Piltdown rose to his feet. The church fell silent. Heather had not returned.
“Friends, whenever we meet around the Lord’s Table, it is a special and solemn occasion. Today, it is…er…especially special, since we mark the first participation of our brother deacon, Nigel Tapster, as an officiant in the sacrament, and we also mark the long and historic diaconal career of our dear brother, Cedric Potiphar.”
That explains that,
thought Effie. The old boy’s cuckoo. Didn’t Piltdown say he’d had trouble convincing Potiphar that he had lost his deposit?
“To celebrate this event, we are not going to sing the usual Communion hymn this morning. Instead, Nigel is going to lead us in our musical worship with a seasonal song.”
Tapster smiled broadly and once again walked off the platform. He collected a guitar from an open case beside the piano and returned, tentatively testing the strings with a plectrum. Then he tried a chord, grimaced, and turned to the congregation.
“This is going to be a little Chinese number,” he announced, leaving an expectant pause. “Called ‘Tu Ning,’” he added eventually.
The deacons remain stony-faced, but the teenagers groaned in unison and continued to laugh noisily at the joke while Tapster went back and rummaged in his guitar case.
There was a laugh at the rear of the church, too. A child’s laugh. Effie turned, but she was the only occupant of the back row of pews; three elderly women who were sitting across the aisle from her had filed out before the Communion service. Nobody was there. It must have been an echo from the front, bouncing off the plain walls, or perhaps a stray laugh picked up by the pulpit microphone.
Tapster was back on the platform. He played another chord, and the guitar seemed to be in tune now, although he was still looking pained. Perhaps the constant back and forth was too much exercise for one session, Effie reflected wryly. Tapster sucked thoughtfully at a forefinger for a second, as if waiting for inspiration. Then he strummed the guitar and began to sing. Effie’s amusement rapidly vanished.

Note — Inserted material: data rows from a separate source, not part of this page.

<file path="src/rtl/pwl_remap_pipe.sv">
// Three-stage piecewise-linear m1->m2 remapper with run-time loadable node/intercept/slope tables.
// Build option REMAP_SAT_EN: saturate the intercept+term sum to [0, 2^OUT_W-1] instead of wrapping.
module pwl_remap_pipe #(
    parameter int IN_W      = 16,
    parameter int OUT_W     = 16,
    parameter int PIECE_NUM = 42,
    parameter int ADDR_W    = 6
) (
    input  logic              clk,
    input  logic              rst,
    input  logic              in_valid,
    output logic              in_ready,
    input  logic [IN_W-1:0]   m1,
    output logic              out_valid,
    input  logic              out_ready,
    output logic [OUT_W-1:0]  m2,
    output logic              oor,
    input  logic              cfg_we,
    input  logic [1:0]        cfg_sel,
    input  logic [ADDR_W-1:0] cfg_addr,
    input  logic [IN_W-1:0]   cfg_data
);
    localparam int TW = IN_W + 4;
    localparam int SW = IN_W + 5;

    logic [IN_W-1:0] node_tab  [PIECE_NUM+1];
    logic [IN_W-1:0] icpt_tab  [PIECE_NUM];
    logic [4:0]      slope_tab [PIECE_NUM];

    // Handshake: a sample moves on valid&ready at either end. Every stage shifts
    // together whenever the output register is empty or being taken this cycle.
    logic adv;
    assign adv      = ~out_valid | out_ready;
    assign in_ready = adv;

    always_ff @(posedge clk or posedge rst) begin
        if (rst) begin
            for (int i = 0; i <= PIECE_NUM; i++) node_tab[i] <= '0;
            for (int i = 0; i < PIECE_NUM; i++) begin
                icpt_tab[i]  <= '0;
                slope_tab[i] <= '0;
            end
        end else if (cfg_we) begin
            case (cfg_sel)
                2'd0: if (int'(cfg_addr) <= PIECE_NUM) node_tab[cfg_addr] <= cfg_data;
                2'd1: if (int'(cfg_addr) < PIECE_NUM)  icpt_tab[cfg_addr] <= cfg_data;
                2'd2: if (int'(cfg_addr) < PIECE_NUM)  slope_tab[cfg_addr] <= cfg_data[4:0];
                default: ;
            endcase
        end
    end

    // Stage 1: range compares; scanning downwards leaves the lowest matching piece.
    logic [ADDR_W-1:0] k_sel;
    logic              hit;
    logic              below;
    always_comb begin
        k_sel = '0;
        hit   = 1'b0;
        for (int i = PIECE_NUM - 1; i >= 0; i--) begin
            if (node_tab[i] < m1 && m1 <= node_tab[i+1]) begin
                k_sel = ADDR_W'(i);
                hit   = 1'b1;
            end
        end
    end
    assign below = (m1 <= node_tab[0]);

    logic              s1_valid, s1_oor, s1_below;
    logic [IN_W-1:0]   s1_m1;
    logic [ADDR_W-1:0] s1_k;
    always_ff @(posedge clk or posedge rst) begin
        if (rst) begin
            s1_valid <= 1'b0;
            s1_oor   <= 1'b0;
            s1_below <= 1'b0;
            s1_m1    <= '0;
            s1_k     <= '0;
        end else if (adv) begin
            s1_valid <= in_valid;
            s1_oor   <= ~hit;
            s1_below <= below;
            s1_m1    <= m1;
            s1_k     <= k_sel;
        end
    end

    // Stage 2: table fetch and shift-slope term.
    logic [4:0]    slope_code;
    logic [TW-1:0] mag;
    logic [TW-1:0] term;
    always_comb begin
        slope_code = slope_tab[s1_k];
        mag  = slope_code[2] ? (TW'(s1_m1) << slope_code[1:0]) : (TW'(s1_m1) >> slope_code[1:0]);
        term = slope_code[4] ? '0 : (slope_code[3] ? -mag : mag);
    end

    logic            s2_valid, s2_oor, s2_below;
    logic [IN_W-1:0] s2_icpt;
    logic [TW-1:0]   s2_term;
    always_ff @(posedge clk or posedge rst) begin
        if (rst) begin
            s2_valid <= 1'b0;
            s2_oor   <= 1'b0;
            s2_below <= 1'b0;
            s2_icpt  <= '0;
            s2_term  <= '0;
        end else if (adv) begin
            s2_valid <= s1_valid;
            s2_oor   <= s1_oor;
            s2_below <= s1_below;
            s2_icpt  <= icpt_tab[s1_k];
            s2_term  <= term;
        end
    end

    // Stage 3: intercept is unsigned, term is signed; add at SW bits then reduce.
    logic [OUT_W-1:0] m2_next;
`ifdef REMAP_SAT_EN
    localparam int CW = (SW > OUT_W + 1) ? SW : OUT_W + 1;
    logic signed [SW-1:0] sum;
    logic signed [CW-1:0] sum_c;
    logic signed [CW-1:0] max_c;
    always_comb begin
        sum   = $signed(SW'(s2_icpt)) + $signed({s2_term[TW-1], s2_term});
        sum_c = CW'(sum);
        max_c = $signed({{(CW-OUT_W){1'b0}}, {OUT_W{1'b1}}});
        if (sum_c < 0)          m2_next = '0;
        else if (sum_c > max_c) m2_next = '1;
        else                    m2_next = OUT_W'(sum_c);
    end
`else
    always_comb begin
        m2_next = OUT_W'($signed(SW'(s2_icpt)) + $signed({s2_term[TW-1], s2_term}));
    end
`endif

    always_ff @(posedge clk or posedge rst) begin
        if (rst) begin
            out_valid <= 1'b0;
            m2        <= '0;
            oor       <= 1'b0;
        end else if (adv) begin
            out_valid <= s2_valid;
            oor       <= s2_oor;
            m2        <= s2_oor ? (s2_below ? '0 : '1) : m2_next;
        end
    end
endmodule

</file>
<file path="config.mk">
export PLATFORM = sky130hd
export DESIGN_NAME = pwl_remap_pipe
export DESIGN_NICKNAME = d
export VERILOG_FILES = /design/src/rtl/pwl_remap_pipe.sv
export SDC_FILE = /design/constraint.sdc
export NUM_CORES = 2
export LEC_CHECK = 0
export CAP_MARGIN = 0
export CORE_ASPECT_RATIO = 1.25
export CORE_UTILIZATION = 64
export CTS_BUF_LIST = sky130_fd_sc_hd__clkbuf_8 sky130_fd_sc_hd__clkbuf_16
export DETAILED_ROUTE_END_ITERATION = 12
export PLACE_DENSITY_LB_ADDON = 0.3
export SYNTH_ARGS = -nofsm -noshare
export SYNTH_HDL_FRONTEND = slang
export SYNTH_SLANG_ARGS = --single-unit
</file>
<file path="constraint.sdc">
create_clock -name clk -period 76 [get_ports clk]
set_clock_uncertainty 0.2 [all_clocks]
set_input_delay 15.2 -clock clk [delete_from_list [all_inputs] [get_ports clk]]
set_output_delay 15.2 -clock clk [all_outputs]
set_load 0.03 [all_outputs]
</file>
# Word level (Yosys, flattened, before mapping)
# Index checks and enable logic that the tools add are counted.
# totals
output_inout_bits,19
ff_bits,1648
word_cells,390
inputBits,45
# classes
n_bitwise,5
shifts,2
n_mux,102
n_reduce_logical,47
n_eq_ne,2
n_addsub,2
order_cmp,90
# op_table
operator,count
$bwmux 688,1
$le 16x16->1,43
$bwmux 672,1
$lt 16x16->1,42
$mux 6,42
$bwmux 210,1
$mux 16,8
$bmux 16 s6,1
$demux 16 s6,1
$logic_and 1x1->1,43
$mux 1,42
$bmux 5 s6,1
$demux 5 s6,1
$add 16x16->16,1
$neg 16->16,1
$shl 16x2->16,1
$shr 16x2->16,1
$mux 5,3
$ge 7x7->1 const B,2
$not 6->7,2
$reduce_and 3->1,3
$lt 7x1->1 const B,1
$le 6x6->1 const B,1
$lt 6x6->1 const B,1
other kinds (5),6

# Longest topological paths before layout
# logic_depth
word_depth,45
depth_mapped,18
mapped_depth_nobuf,14

# Worst setup path after synthesis
# No wires, ideal clock.
# synth_timing
kind,in2out
from,input out_ready
to,output in_ready
path_buffers,2
arrival_ns,16.126
stages,4
setup_slack_ns,44.474
required_time_ns,60.600
path_cell_list,nor2b_1 > clkinv_1 > clkbuf_1 > clkbuf_1
# synth_via
elab_chain_len,1
# synth_rtl
element,line_no,text
start: declaration,15,"input logic out_ready,"
$or 1x1->1,33,assign adv = ~out_valid | out_ready;
end: declaration,12,"output logic in_ready,"
# No other way between the ends.

# Worst setup path in the final report
# Ends and elaborated chain as after synthesis.

==> results by group <==
Run status
  – Result of the run: complete, no violations

Worst setup path
  – Data arrival, critical path: 17230 ps
  – Delay of the slowest critical-path stage: 690 ps
  – Cell class contributing the biggest share of worst-path delay: buffers and inverters
  – Worst EP required: slightly above 60000 ps
  – Type of the worst setup path: in2out
  – Critical-path top delay cell: clkdlybuf4s50_1
  – Type of element launching the critical path: primary input
  – Crit path buf inv count: 3
  – Cells along the critical path: clkdlybuf4s50_1 -> nor2b_4 -> inv_2 -> clkdlybuf4s50_1
  – Crit end category: output pin
  – Crit path top cell by count: clkdlybuf4s50_1
  – Critical path fanouts, max: 21
  – Worst reg2reg setup slack: between 60000 and 70000 ps

Synth
  – FFs w/ async S/R, synth: 100%
  – Yosys warnings: 0
  – Distinct cells, synth: 104
  – Most frequent cell after synthesis: dfrtp_1
  – Sequential share of the synthesized area: 46.4%
  – Share of Yosys cell area claimed by the top area cell type: 46.4%
  – Number of enable flip-flop cells after synthesis: 0
  – Register bit total from synthesis: 1648
  – Synth Flop Type: dfrtp_1
  – Gate count of the mapped netlist: 7255
  – Post-synthesis instance area: 88900 um2
  – Cell types with the largest area share after synthesis: dfrtp_1, mux2_2, ha_1, mux4_2, inv_1
  – Top cells by count, synth: dfrtp_1, mux2_2, ha_1
  – Net count after synthesis: 8005
  – Most area-hungry cell type in the Yosys netlist: dfrtp_1
  – Mean instance size in the synthesized netlist: 12.3 um2

Floorplanning
  – Area of the die: 140000 um2
  – Core Box Area: 138000 um2
  – DIE HEIGHT: 419 um
  – Row count: between 150 and 200
  – Die width: about 340 um
  – Initial core utilization: about 65%
  – I/O pin total: 64

Clocking
  – Post-cts sizing count: 0
  – Source-to-sink clock delay at the later pin of the worst-skew pair: approximately 830 ps
  – Post-cts hold buffer count: 0
  – Clock transition at the register clock pins on the worst setup and hold paths after CTS: about 60 ps
  – Clock tree from TritonCTS: yes
  – TritonCTS Buffers: 164
  – TritonCTS sink count: roughly 1.6k
  – Number of setup buffers added after CTS: 0
  – Root buffer cell: clkbuf_16
  – Number of levels in the clock H-tree: 4
  – Longest Clk Path Bufs: 3

Drt
  – Iteration count of the initial detailed-routing pass: 7
  – Number of nets with antenna violations after detailed routing: 0
  – DRC errors left: 0
  – Post-detailed-route via-to-cell ratio: 6.47
  – Routed length per instance: 25.6 um
  – Number of vias in the routed layout: 59.3k
  – First DRT Iteration DRCs: around 4.6k
  – Total wire length: 234000 um

Placement
  – Half-perimeter wire length of the detailed placement result: 144000 um
  – Final GP Congestion: 0.906
  – Number of input and output port buffers inserted: 63

Final layout
  – Fill cells: 9453
  – Total number of nets in the final design: 7932
  – Growth of design area from synthesis to finish: 8.59%
  – Proportion of layout cells with a drive suffix above 1: 30.7%

Timing
  – Number of setup violations in the final report: 0
  – Max frequency: a little over 0.03 GHz
  – Final number of hold-violating endpoints: 0
  – Minimum clock period after layout: 32630 ps
  – Setup repair after global routing missed its margin: false
  – Worst slew margin relative to its limit: roughly 4.6%
  – Number of slew-limit violations in the final report: 0
  – Share of the clock period used by the worst path: 42.9%
  – Setup Total Neg Slack: 0 ps
  – Measured slew at the worst slew-check pin: about 1400 ps

Power
  – Total Power: between 2 and 2.5 mW
  – Areal power density over the cells: between 20 and 25 nW/um2
  – Leak Pwr: roughly 47 nW
  – Peak supply drop: 0.0000233 V

Global route
  – Met3 GRT Util: 5.84%
  – Overall global routing resource usage: 34.0%
  – Largest net degree at the start of global routing: 184
  – Met1 layer usage reported by global route: a little over two fifths
  – Global route overflow: 0
  – Antenna violations before repair: 14
  – Number of global-route vias before repair: 61.2k
  – Gr busiest metal: met2
  – Grt met2 use: 56.4%
  – First-pass GRT wire length: 361000 um

Hold path
  – Class of the most critical hold timing path: reg2reg

Run
  – Number of max-cap violations: 0
==> registers in the layout (all words and copies together) (netlist names), 6 cells and up <==
signal and count:
m2 16, slope_tab 210, node_tab 688, s2_icpt 16, s1_k 6, s2_term 16
icpt_tab 672, s1_m1 16
==> cells in the final DEF (no fill, tap or decap), types with 27 or more instances in the layout <==
cell / instances
mux2i_1: 76
o22ai_1: 36
a211oi_1: 27
o21a_1: 82
buf_4: 112
clkbuf_8: 47
nand3_1: 74
ha_1: 704
nand4_1: 124
dfrtp_1: 1645
mux2_2: 1597
o211ai_1: 38
inv_1: 729
mux4_2: 201
clkdlybuf4s50_1: 32
a21oi_1: 206
a21o_1: 193
nand2_1: 346
clkbuf_16: 166
nor2b_1: 50
nor3_1: 43
nor2_1: 191
o21ai_0: 169
==> path summary, 6_finish.rpt <==
kind / startpoint / to / depth (start not counted)
setup / recovery: out_ready / in_ready / 4
hold / removal: s2_valid / out_valid / 1
setup reg to reg: s1_k[1] / s2_term[15] / 15
hold reg to reg: s2_valid / out_valid / 1
max in group asynchronous: rst / icpt_tab[317] / 5
min in group asynchronous: rst / icpt_tab[477] / 2
==> metrics by stage <==
step,util (%),setup WS (ps),instance area (um2),instances,hold WS [ps]
2_1_floorplan,-,14090,88900,7255,230
3_3_place_gp,66.1,43410,90900,8864,243
3_5_place_dp,66.1,43390,90900,8864,247
4_1_cts,70.2,43380,96500,9165,260
5_1_grt,70.2,43330,96500,9166,288
6_report,70.2,43370,96600,9169,257
==> logic make-up after synthesis <==
kind of cell / count (synthesis) / share of synthesized area [%]
mux: 1880 / 26.3
buf+inv: 1089 / 4.75
simple gates: 929 / 4.98
flops: 1648 / 46.4
xor+xnor: 24 / 0.236
compound gates: 980 / 7.47
fa+ha+maj: 705 / 9.93
==> per-layer routing <==
metal	vias up	wire length (um)
li1	25900	-
met1	30800	92000
met2	1887	113000
met3	681	14600
met4	18	14400
met5	-	114
==> area by class of cell <==
cell class                      instances  area [um2]  share of cell area (%)
Multi-Input combinational cell       4518       43500                    45.0
Sequential cell                      1648       41200                    42.7
Clock buffer                          213        4800                    4.97
Inverter                              700        2640                    2.73
Tap cell                             1848        2310                    2.39
Timing Repair Buffer                  150        1250                    1.30
Clock inverter                         88         821                   0.850
Antenna cell                            4        10.0                  0.0104
==> power by group <==
group | internal, mW | switching, mW
Sequential | 0.921 | 0.0352
Clock | 0.481 | 0.358
Combinational | 0.153 | 0.229
Total | 1.55 | 0.622
Note: power is estimated with default switching activity, not from simulation.
--- config.mk ---
export PLATFORM = sky130hd
export DESIGN_NAME = aes_selftest_ctrl_flat
export DESIGN_NICKNAME = d
export VERILOG_FILES = /design/src/rtl/aes_selftest_pkg.sv /design/src/rtl/aes_selftest_ctrl_if.sv /design/src/rtl/aes_selftest_ctrl_btn_debounce.sv /design/src/rtl/aes_selftest_ctrl.sv /design/src/flat_wrapper.sv
export SDC_FILE = /design/constraint.sdc
export NUM_CORES = 1
export LEC_CHECK = 0
export ABC_CLOCK_PERIOD_IN_PS = 21100
export BUFFER_PORTS_ARGS = -buffer_cell sky130_fd_sc_hd__buf_2
export CORE_AREA = 2 2 210 212
export DETAILED_ROUTE_END_ITERATION = 7
export DIE_AREA = 0 0 212 214
export PLACE_DENSITY = 0.6
export REMOVE_ABC_BUFFERS = 1
export SYNTH_ARGS = -nofsm -noshare
export SYNTH_HDL_FRONTEND = slang
export SYNTH_SLANG_ARGS = --single-unit
--- constraint.sdc ---
create_clock -name clk -period 21.1 [get_ports clk]
set_clock_uncertainty 0.05 [all_clocks]
set_input_delay 0 -clock clk [delete_from_list [all_inputs] [get_ports clk]]
set_output_delay 0 -clock clk [all_outputs]
set_load 0.01 [all_outputs]
--- src/rtl/aes_selftest_pkg.sv ---
// Shared definitions for the AES known-answer self-test controller:
// the FSM state encoding and the known-answer vector ROM.
package aes_selftest_pkg;

  localparam int KAT_COUNT = 4;

  typedef enum logic [2:0] {
    ST_IDLE,
    ST_LOAD,
    ST_START,
    ST_WAIT_LO,
    ST_WAIT_HI,
    ST_CHECK,
    ST_NEXT,
    ST_DONE
  } state_t;

  // Vector 0: FIPS-197 C.1, 1: FIPS-197 appendix B, 2: all-zero key/pt,
  // 3: all-ones key with zero plaintext.
  function automatic logic [127:0] kat_key(input logic [1:0] vec);
    case (vec)
      2'd0:    kat_key = 128'h000102030405060708090a0b0c0d0e0f;
      2'd1:    kat_key = 128'h2b7e151628aed2a6abf7158809cf4f3c;
      2'd2:    kat_key = 128'h00000000000000000000000000000000;
      default: kat_key = 128'hffffffffffffffffffffffffffffffff;
    endcase
  endfunction

  function automatic logic [127:0] kat_pt(input logic [1:0] vec);
    case (vec)
      2'd0:    kat_pt = 128'h00112233445566778899aabbccddeeff;
      2'd1:    kat_pt = 128'h3243f6a8885a308d313198a2e0370734;
      2'd2:    kat_pt = 128'h00000000000000000000000000000000;
      default: kat_pt = 128'h00000000000000000000000000000000;
    endcase
  endfunction

  function automatic logic [127:0] kat_ct(input logic [1:0] vec);
    case (vec)
      2'd0:    kat_ct = 128'h69c4e0d86a7b0430d8cdb78070b4c55a;
      2'd1:    kat_ct = 128'h3925841d02dc09fbdc118597196a0b32;
      2'd2:    kat_ct = 128'h66e94bd4ef8a2c3b884cfa59ca342b2e;
      default: kat_ct = 128'ha1f6258c877d5fcd8964484538bfc92c;
    endcase
  endfunction

  // Op index layout: vector in [2:1], direction in [0] (0 = encrypt).
  function automatic logic [127:0] kat_op_data(input logic [2:0] op);
    return op[0] ? kat_ct(op[2:1]) : kat_pt(op[2:1]);
  endfunction

  function automatic logic [127:0] kat_op_expect(input logic [2:0] op);
    return op[0] ? kat_pt(op[2:1]) : kat_ct(op[2:1]);
  endfunction

endpackage
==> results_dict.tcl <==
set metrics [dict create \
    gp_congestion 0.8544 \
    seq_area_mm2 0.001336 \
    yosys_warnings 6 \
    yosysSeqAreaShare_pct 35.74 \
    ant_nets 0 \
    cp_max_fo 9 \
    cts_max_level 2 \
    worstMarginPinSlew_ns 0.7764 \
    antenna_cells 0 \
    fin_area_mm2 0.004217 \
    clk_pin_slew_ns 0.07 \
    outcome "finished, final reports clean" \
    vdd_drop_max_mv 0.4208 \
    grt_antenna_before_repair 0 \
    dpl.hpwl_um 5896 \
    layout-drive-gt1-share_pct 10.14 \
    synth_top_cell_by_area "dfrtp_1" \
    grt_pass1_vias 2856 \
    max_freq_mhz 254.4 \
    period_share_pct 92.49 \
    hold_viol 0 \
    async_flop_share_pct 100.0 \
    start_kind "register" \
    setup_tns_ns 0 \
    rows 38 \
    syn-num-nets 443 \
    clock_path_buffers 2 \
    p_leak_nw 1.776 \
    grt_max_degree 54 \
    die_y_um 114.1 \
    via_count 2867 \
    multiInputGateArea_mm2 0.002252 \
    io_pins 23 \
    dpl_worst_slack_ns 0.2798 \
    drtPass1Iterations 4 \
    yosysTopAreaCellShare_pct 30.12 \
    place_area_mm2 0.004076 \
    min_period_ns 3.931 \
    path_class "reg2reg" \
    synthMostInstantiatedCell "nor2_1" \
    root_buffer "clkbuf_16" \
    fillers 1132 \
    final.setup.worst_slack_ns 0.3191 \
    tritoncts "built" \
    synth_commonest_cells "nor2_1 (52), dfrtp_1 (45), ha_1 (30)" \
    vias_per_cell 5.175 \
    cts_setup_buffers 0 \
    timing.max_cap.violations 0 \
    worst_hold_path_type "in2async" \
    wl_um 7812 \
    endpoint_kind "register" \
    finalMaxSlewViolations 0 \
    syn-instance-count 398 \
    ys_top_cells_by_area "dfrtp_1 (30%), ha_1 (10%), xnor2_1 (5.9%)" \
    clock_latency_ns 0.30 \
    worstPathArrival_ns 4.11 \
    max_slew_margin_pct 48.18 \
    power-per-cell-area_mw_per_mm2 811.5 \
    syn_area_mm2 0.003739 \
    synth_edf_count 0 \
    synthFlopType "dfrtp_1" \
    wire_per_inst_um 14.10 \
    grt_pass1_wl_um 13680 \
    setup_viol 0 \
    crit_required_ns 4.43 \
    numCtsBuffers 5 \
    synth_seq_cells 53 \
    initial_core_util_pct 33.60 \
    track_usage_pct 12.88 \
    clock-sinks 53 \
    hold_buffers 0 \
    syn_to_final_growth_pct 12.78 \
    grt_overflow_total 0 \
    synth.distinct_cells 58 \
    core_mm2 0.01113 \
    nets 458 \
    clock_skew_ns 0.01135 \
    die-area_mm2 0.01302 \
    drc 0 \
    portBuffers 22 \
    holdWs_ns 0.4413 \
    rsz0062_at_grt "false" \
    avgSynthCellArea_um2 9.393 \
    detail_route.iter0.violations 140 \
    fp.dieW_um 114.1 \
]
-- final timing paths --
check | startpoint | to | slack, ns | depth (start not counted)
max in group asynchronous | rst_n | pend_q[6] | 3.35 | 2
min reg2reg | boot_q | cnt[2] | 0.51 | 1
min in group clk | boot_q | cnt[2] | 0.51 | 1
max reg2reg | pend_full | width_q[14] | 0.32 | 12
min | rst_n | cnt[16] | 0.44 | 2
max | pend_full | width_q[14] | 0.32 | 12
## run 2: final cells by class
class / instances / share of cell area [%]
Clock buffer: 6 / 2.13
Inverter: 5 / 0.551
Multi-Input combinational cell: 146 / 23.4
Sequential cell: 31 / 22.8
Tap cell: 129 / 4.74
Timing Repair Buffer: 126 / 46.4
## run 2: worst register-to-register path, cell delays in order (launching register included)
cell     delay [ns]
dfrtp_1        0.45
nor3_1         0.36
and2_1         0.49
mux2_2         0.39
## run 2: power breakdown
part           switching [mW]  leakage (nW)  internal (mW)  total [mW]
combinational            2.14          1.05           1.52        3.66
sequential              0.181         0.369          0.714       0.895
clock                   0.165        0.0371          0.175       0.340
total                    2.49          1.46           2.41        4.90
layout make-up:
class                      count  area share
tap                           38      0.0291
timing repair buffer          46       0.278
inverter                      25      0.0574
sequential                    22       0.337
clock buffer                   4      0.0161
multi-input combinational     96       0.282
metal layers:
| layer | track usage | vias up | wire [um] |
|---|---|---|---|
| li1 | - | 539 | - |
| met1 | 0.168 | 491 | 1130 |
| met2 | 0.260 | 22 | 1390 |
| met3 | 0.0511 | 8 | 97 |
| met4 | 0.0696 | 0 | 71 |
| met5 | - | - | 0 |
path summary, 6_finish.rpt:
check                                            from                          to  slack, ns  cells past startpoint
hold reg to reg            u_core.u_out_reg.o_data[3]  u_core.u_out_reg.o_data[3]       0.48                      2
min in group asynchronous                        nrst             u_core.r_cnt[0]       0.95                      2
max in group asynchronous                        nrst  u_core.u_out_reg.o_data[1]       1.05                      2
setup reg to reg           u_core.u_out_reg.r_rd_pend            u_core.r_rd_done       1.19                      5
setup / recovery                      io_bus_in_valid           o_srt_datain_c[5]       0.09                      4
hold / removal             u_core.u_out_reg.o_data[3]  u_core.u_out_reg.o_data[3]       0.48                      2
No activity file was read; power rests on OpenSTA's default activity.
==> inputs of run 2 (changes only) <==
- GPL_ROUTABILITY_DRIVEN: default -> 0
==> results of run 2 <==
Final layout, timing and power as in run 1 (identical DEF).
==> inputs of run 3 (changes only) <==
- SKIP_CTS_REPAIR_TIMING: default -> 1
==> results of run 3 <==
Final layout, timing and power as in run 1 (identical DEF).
===== src/rtl/exc_sequencer_prio_enc.sv =====
// Combinational priority encoder: lowest set index wins.
module prio_enc #(
    parameter int N = 4,
    localparam int IW = (N > 1) ? $clog2(N) : 1
) (
    input  logic [N-1:0]  req,
    output logic          valid,
    output logic [IW-1:0] idx
);

    always_comb begin
        valid = |req;
        idx   = '0;
        // Scan downward so the lowest set bit is the last assignment.
        for (int i = N - 1; i >= 0; i--) begin
            if (req[i]) idx = IW'(i);
        end
    end

endmodule


===== src/rtl/exc_sequencer.sv =====
// Sticky exception collector with fixed priority selection, ack timeout/retry
// and a handler window that blocks new raises until ERet.
module exc_sequencer
    import exc_pkg::*;
#(
    parameter int N_SRC       = 4,
    parameter int ACK_TIMEOUT = 16
) (
    input  logic             clk,
    input  logic             reset,
    input  logic [N_SRC-1:0] exc_req,
    input  logic             mask_we,
    input  logic [N_SRC-1:0] mask_d,
    input  logic             ExcAck,
    input  logic             ERet,
    output logic             Exc,
    output logic [3:0]       EStatus,
    output logic             Busy,
    output logic [N_SRC-1:0] pend_q,
    output logic [N_SRC-1:0] mask_q,
    output logic             AckErr
);

    localparam int IW = (N_SRC > 1) ? $clog2(N_SRC) : 1;
    localparam int TW = $clog2(ACK_TIMEOUT);

    exc_state_t       state;
    logic [TW-1:0]    timer;
    logic [N_SRC-1:0] eligible;
    logic             win_vld;
    logic [IW-1:0]    win_idx;
    logic [N_SRC-1:0] pend_clr;
    logic [N_SRC-1:0] pend_ret;
    logic [N_SRC-1:0] pend_nxt;
    logic             timeout;

    assign eligible = pend_q & ~mask_q;
    assign timeout  = (timer == TW'(ACK_TIMEOUT - 1));
    assign Busy     = (state != EXS_IDLE);

    prio_enc #(.N(N_SRC)) u_prio (
        .req   (eligible),
        .valid (win_vld),
        .idx   (win_idx)
    );

    // A fresh request always beats the selection clear on the same edge.
    always_comb begin
        pend_clr = '0;
        pend_ret = '0;
        if (state == EXS_IDLE && win_vld)
            pend_clr[win_idx] = 1'b1;
        if (state == EXS_RAISE && !ExcAck && timeout) begin
            for (int i = 0; i < N_SRC; i++)
                pend_ret[i] = (EStatus == est_code(i));
        end
        pend_nxt = (pend_q & ~pend_clr) | pend_ret | exc_req;
    end

    always_ff @(posedge clk or posedge reset) begin
        if (reset) begin
            state   <= EXS_IDLE;
            Exc     <= 1'b0;
            EStatus <= EST_NONE;
            pend_q  <= '0;
            mask_q  <= '0;
            timer   <= '0;
            AckErr  <= 1'b0;
        end else begin
            pend_q <= pend_nxt;
            if (mask_we) mask_q <= mask_d;
            case (state)
                EXS_IDLE: begin
                    if (win_vld) begin
                        state   <= EXS_RAISE;
                        Exc     <= 1'b1;
                        EStatus <= est_code(32'(win_idx));
                        timer   <= '0;
                    end
                end
                EXS_RAISE: begin
                    // Ack takes precedence over an expiring timer.
                    if (ExcAck) begin
                        state <= EXS_HANDLER;
                        Exc   <= 1'b0;
                    end else if (timeout) begin
                        state   <= EXS_IDLE;
                        Exc     <= 1'b0;
                        EStatus <= EST_NONE;
                        AckErr  <= 1'b1;
                    end else begin
                        timer <= timer + TW'(1);
                    end
                end
                EXS_HANDLER: begin
                    if (ERet) begin
                        state   <= EXS_IDLE;
                        EStatus <= EST_NONE;
                    end
                end
                default: begin
                    state   <= EXS_IDLE;
                    Exc     <= 1'b0;
                    EStatus <= EST_NONE;
                end
            endcase
        end
    end

endmodule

It was a shame that Tapster failed to carry the melody, if there was one, because it left his audience with nothing but the words to focus on. These seemed largely to be branding the entire planet, believers and nonbelievers alike, as hypocrites, with the notable exception of the enlightened lyricist and, by extension, the singer. But this aspersion must have been lost on the cluster of teenagers at the front of the church, who cheerfully joined in the unmemorable chorus as if they’d been rehearsed. The chorus contained the song’s only sop to the season, which begged God to send his “true spirit of Christmas Present” to dwell among us, clearly on the assumption that it hadn’t been here before the songwriter demanded it. Effie could almost hear the whirring from Dickens’s grave.